4. [Create a Databricks connection in Airflow](https://airflow.apache.org/docs/apache-airflow/stable/howto/connection.html). This can be done by running the following command, replacing the login and password (with your access token):

   ```shell
   # If using Airflow 2.3 or higher:
   airflow connections add 'databricks_conn' \
       --conn-json '{
           "conn_type": "databricks",
           "login": "some.email@yourcompany.com",
           "host": "https://dbc-c9390870-65ef.cloud.databricks.com/",
           "password": "personal-access-token"
       }'

   # If using Airflow between 2.2.4 and less than 2.3:
   airflow connections add 'databricks_conn' --conn-type 'databricks' --conn-login 'some.email@yourcompany.com' --conn-host 'https://dbc-9c390870-65ef.cloud.databricks.com/' --conn-password 'personal-access-token'
   ```

5. Copy the following workflow into a file named `example_databricks_workflow.py` and add it to the `dags` directory of your Airflow project:

   https://github.com/astronomer/astro-provider-databricks/blob/45897543a5e34d446c84b3fbc4f6f7a3ed16cdf7/example_dags/example_databricks_workflow.py#L48-L101

   Alternatively, you can download `example_databricks_workflow.py`

   ```shell
   curl -O https://raw.githubusercontent.com/astronomer/astro-provider-databricks/main/example_dags/example_databricks_workflow.py
   ```

6. Run the example DAG:

   ```shell
   airflow dags test example_databricks_workflow `date -Iseconds`
   ```

   Which will log, among other lines, the link to the Databricks Job Run URL:

   ```shell
   [2023-03-13 15:27:09,934] {notebook.py:158} INFO - Check the job run in Databricks: https://dbc-c9390870-65ef.cloud.databricks.com/?o=4256138892007661#job/950578808520081/run/14940832
   ```

   This will create a Databricks Workflow with two Notebook jobs.
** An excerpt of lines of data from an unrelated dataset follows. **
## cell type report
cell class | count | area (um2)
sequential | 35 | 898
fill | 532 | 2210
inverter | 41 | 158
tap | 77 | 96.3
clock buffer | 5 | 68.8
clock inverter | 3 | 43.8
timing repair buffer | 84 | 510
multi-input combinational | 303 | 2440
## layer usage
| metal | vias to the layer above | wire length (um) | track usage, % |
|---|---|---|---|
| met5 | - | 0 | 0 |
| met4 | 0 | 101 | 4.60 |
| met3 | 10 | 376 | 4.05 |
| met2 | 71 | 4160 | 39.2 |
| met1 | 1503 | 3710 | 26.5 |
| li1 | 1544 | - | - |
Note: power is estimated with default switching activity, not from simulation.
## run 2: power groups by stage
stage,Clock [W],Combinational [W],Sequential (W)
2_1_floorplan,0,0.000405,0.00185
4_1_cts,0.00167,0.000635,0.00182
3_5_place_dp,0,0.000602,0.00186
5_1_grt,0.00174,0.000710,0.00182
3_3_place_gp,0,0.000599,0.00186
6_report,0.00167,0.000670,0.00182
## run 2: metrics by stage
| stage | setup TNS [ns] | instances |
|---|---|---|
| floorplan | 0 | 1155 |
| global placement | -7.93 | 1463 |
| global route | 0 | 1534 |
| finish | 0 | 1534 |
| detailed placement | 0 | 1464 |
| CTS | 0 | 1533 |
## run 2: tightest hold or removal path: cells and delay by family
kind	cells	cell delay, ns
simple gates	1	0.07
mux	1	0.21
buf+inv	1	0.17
**src/bmrtc_pkg.sv**
```systemverilog
// Shared types, constants and small arithmetic helpers for the bank mapper
// with real-time clock. No dependencies; imported by every module of the block but the RAM.
package bmrtc_pkg;

  localparam int RamBytesDef = 32768;
  localparam int QueueDepth  = 4;

  // Input opcodes (in_tuser)
  typedef enum logic [1:0] {
    OP_WRITE = 2'd0,
    OP_READ  = 2'd1,
    OP_TICK  = 2'd2,
    OP_NOP   = 2'd3
  } opcode_t;

  // Address regions, decoded from bus_address[15:13]
  localparam logic [2:0] RegRamEn   = 3'd0;
  localparam logic [2:0] RegRomBank = 3'd1;
  localparam logic [2:0] RegBankSel = 3'd2;
  localparam logic [2:0] RegLatch   = 3'd3;
  localparam logic [2:0] RegExtArea = 3'd5;

  // Classified command kinds handed from front to back
  typedef enum logic [3:0] {
    K_NONE,
    K_SET_RAMEN,
    K_SET_ROMBANK,
    K_SET_BANKSEL,
    K_SET_LATCH,
    K_WR_EXT,
    K_RD_ROM,
    K_RD_EXT,
    K_RD_OPEN,
    K_TICK
  } kind_t;

  typedef struct packed {
    kind_t       kind;
    logic [14:0] addr;      // bus_address[14:0]
    logic [7:0]  data;      // write data; bank select already reduced mod 13
    logic [5:0]  sec_add;   // tick seconds split into sec/min/hour parts
    logic [5:0]  min_add;
    logic [4:0]  hour_add;
    logic        secs_nz;
  } cmd_t;

  localparam int SecsPerMin  = 60;
  localparam int MinPerHour  = 60;
  localparam int HoursPerDay = 24;
  localparam int BankSelMod  = 13;

  // Reciprocal multipliers: q = (x * K) >> S, exact over the stated x range
  localparam int Div60K16 = 69906;  // x < 2^16
  localparam int Div60S16 = 22;
  localparam int Div60K11 = 2185;   // x < 2^11
  localparam int Div60S11 = 17;
  localparam int Mod13K   = 316;    // x < 2^8
  localparam int Mod13S   = 12;

  localparam logic [3:0] RamEnKey    = 4'hA;
  localparam logic [6:0] RomBankMask = 7'h7F;
  localparam logic [7:0] OpenBus     = 8'hFF;
  localparam int         ClkRegs     = 5;
  localparam logic [3:0] RamSelLast  = 4'd3;
  localparam logic [3:0] ClkSelFirst = 4'd8;
  localparam logic [3:0] ClkSelLast  = 4'd12;
  localparam int         HaltBit     = 6;
  localparam int         CarryBit    = 7;

  // Largest quotients seen in the back-end carry chain (9-bit sums)
  localparam int Max60Q = 319 / SecsPerMin;
  localparam int Max24Q = 278 / HoursPerDay;

  typedef struct packed {
    logic [2:0] q;
    logic [5:0] r;
  } dm60_t;

  typedef struct packed {
    logic [3:0] q;
    logic [4:0] r;
  } dm24_t;

  // Narrow divide by 60: parallel threshold compares, x <= 319
  function automatic dm60_t divmod60(input logic [8:0] x);
    dm60_t res;
    res.q = '0;
    for (int k = 1; k <= Max60Q; k++) begin
      if (x >= 9'(k * SecsPerMin)) res.q = 3'(k);
    end
    res.r = 6'(x - 9'(res.q * SecsPerMin));
    return res;
  endfunction

  // Narrow divide by 24: parallel threshold compares, x <= 278
  function automatic dm24_t divmod24(input logic [8:0] x);
    dm24_t res;
    res.q = '0;
    for (int k = 1; k <= Max24Q; k++) begin
      if (x >= 9'(k * HoursPerDay)) res.q = 4'(k);
    end
    res.r = 5'(x - 9'(res.q * HoursPerDay));
    return res;
  endfunction

endpackage

```
**src/bmrtc_front.sv**
```systemverilog
// Front end: accepts input transfers, decodes the address region and splits
// tick seconds into second/minute/hour parts. Depends on bmrtc_pkg.
module bmrtc_front
  import bmrtc_pkg::*;
(
  input  logic        clk,
  input  logic        rst_n,
  input  logic        in_tvalid,
  output logic        in_tready,
  input  logic [39:0] in_tdata,
  input  logic [1:0]  in_tuser,
  output logic        cmd_valid,
  input  logic        cmd_ready,
  output cmd_t        cmd
);

  logic        f1_valid_r, f1_valid_nxt;
  kind_t       f1_kind_r, f1_kind_nxt;
  logic [14:0] f1_addr_r;
  logic [7:0]  f1_data_r;
  logic [15:0] f1_secs_r;
  logic [10:0] f1_q1_r;

  logic [15:0] bus_address;
  logic [7:0]  write_data;
  logic [15:0] elapsed_seconds;
  logic [32:0] q1_prod;
  logic [22:0] q2_prod;
  logic [16:0] m13_prod;
  logic [4:0]  q2;
  logic [4:0]  m13_q;
  logic [3:0]  m13_r;

  assign bus_address     = in_tdata[15:0];
  assign write_data      = in_tdata[23:16];
  assign elapsed_seconds = in_tdata[39:24];

  assign in_tready = !f1_valid_r || cmd_ready;

  // Region decode
  always_comb begin
    f1_kind_nxt = K_NONE;
    case (opcode_t'(in_tuser))
      OP_WRITE: begin
        case (bus_address[15:13])
          RegRamEn:   f1_kind_nxt = K_SET_RAMEN;
          RegRomBank: f1_kind_nxt = K_SET_ROMBANK;
          RegBankSel: f1_kind_nxt = K_SET_BANKSEL;
          RegLatch:   f1_kind_nxt = K_SET_LATCH;
          RegExtArea: f1_kind_nxt = K_WR_EXT;
          default:    f1_kind_nxt = K_NONE;
        endcase
      end
      OP_READ: begin
        if (!bus_address[15])                    f1_kind_nxt = K_RD_ROM;
        else if (bus_address[15:13] == RegExtArea) f1_kind_nxt = K_RD_EXT;
        else                                     f1_kind_nxt = K_RD_OPEN;
      end
      OP_TICK: f1_kind_nxt = K_TICK;
      default: f1_kind_nxt = K_NONE;
    endcase
  end

  // seconds / 60 over the full 16-bit range
  assign q1_prod = 33'(elapsed_seconds) * 33'(Div60K16);

  always_comb begin
    f1_valid_nxt = f1_valid_r;
    if (in_tready) f1_valid_nxt = in_tvalid;
  end

  always_ff @(posedge clk) begin
    if (!rst_n) begin
      f1_valid_r <= 1'b0;
    end else begin
      f1_valid_r <= f1_valid_nxt;
    end
    if (in_tready && in_tvalid) begin
      f1_kind_r <= f1_kind_nxt;
      f1_addr_r <= bus_address[14:0];
      f1_data_r <= write_data;
      f1_secs_r <= elapsed_seconds;
      f1_q1_r   <= q1_prod[Div60S16+10:Div60S16];
    end
  end

  // minutes / 60 (result <= 18, so it is the hour part), and data mod 13
  assign q2_prod  = 23'(f1_q1_r) * 23'(Div60K11);
  assign q2       = q2_prod[Div60S11+4:Div60S11];
  assign m13_prod = 17'(f1_data_r) * 17'(Mod13K);
  assign m13_q    = m13_prod[Mod13S+4:Mod13S];
  assign m13_r    = 4'(f1_data_r - 8'(m13_q * BankSelMod));

  assign cmd_valid = f1_valid_r;

  always_comb begin
    cmd.kind     = f1_kind_r;
    cmd.addr     = f1_addr_r;
    cmd.data     = (f1_kind_r == K_SET_BANKSEL) ? {4'b0, m13_r} : f1_data_r;
    cmd.sec_add  = 6'(f1_secs_r - 16'(f1_q1_r * SecsPerMin));
    cmd.min_add  = 6'(f1_q1_r - 11'(q2 * MinPerHour));
    cmd.hour_add = q2;
    cmd.secs_nz  = (f1_secs_r != '0);
  end

endmodule

```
This workflow may take two minutes to complete if the cluster is already up & running or approximately five minutes depending on your cluster initialisation time.

## Available features

- `DatabricksWorkflowTaskGroup`: Airflow [task group](https://airflow.apache.org/docs/apache-airflow/stable/core-concepts/dags.html#taskgroups) that allows users to create a [Databricks Workflow](https://www.databricks.com/product/workflows).
- `DatabricksNotebookOperator`: Airflow [operator](https://airflow.apache.org/docs/apache-airflow/stable/core-concepts/operators.html) which abstracts a pre-existing [Databricks Notebook](https://docs.databricks.com/notebooks/). Can be used independently to run the Notebook, or within a Databricks Workflow Task Group.
- `AstroDatabricksPlugin`: An Airflow [plugin](https://airflow.apache.org/docs/apache-airflow/stable/authoring-and-scheduling/plugins.html) which is installed by the default. It allows users, by using the UI, to view a Databricks job and retry running it in case of failure.

## Documentation

The documentation is a work in progress--we aim to follow the [Diátaxis](https://diataxis.fr/) system:

- [Reference Guide](https://astronomer.github.io/astro-provider-databricks/)

## Changelog

Astro Databricks follows [semantic versioning](https://semver.org/) for releases. Read [changelog](CHANGELOG.rst) to understand more about the changes introduced to each version.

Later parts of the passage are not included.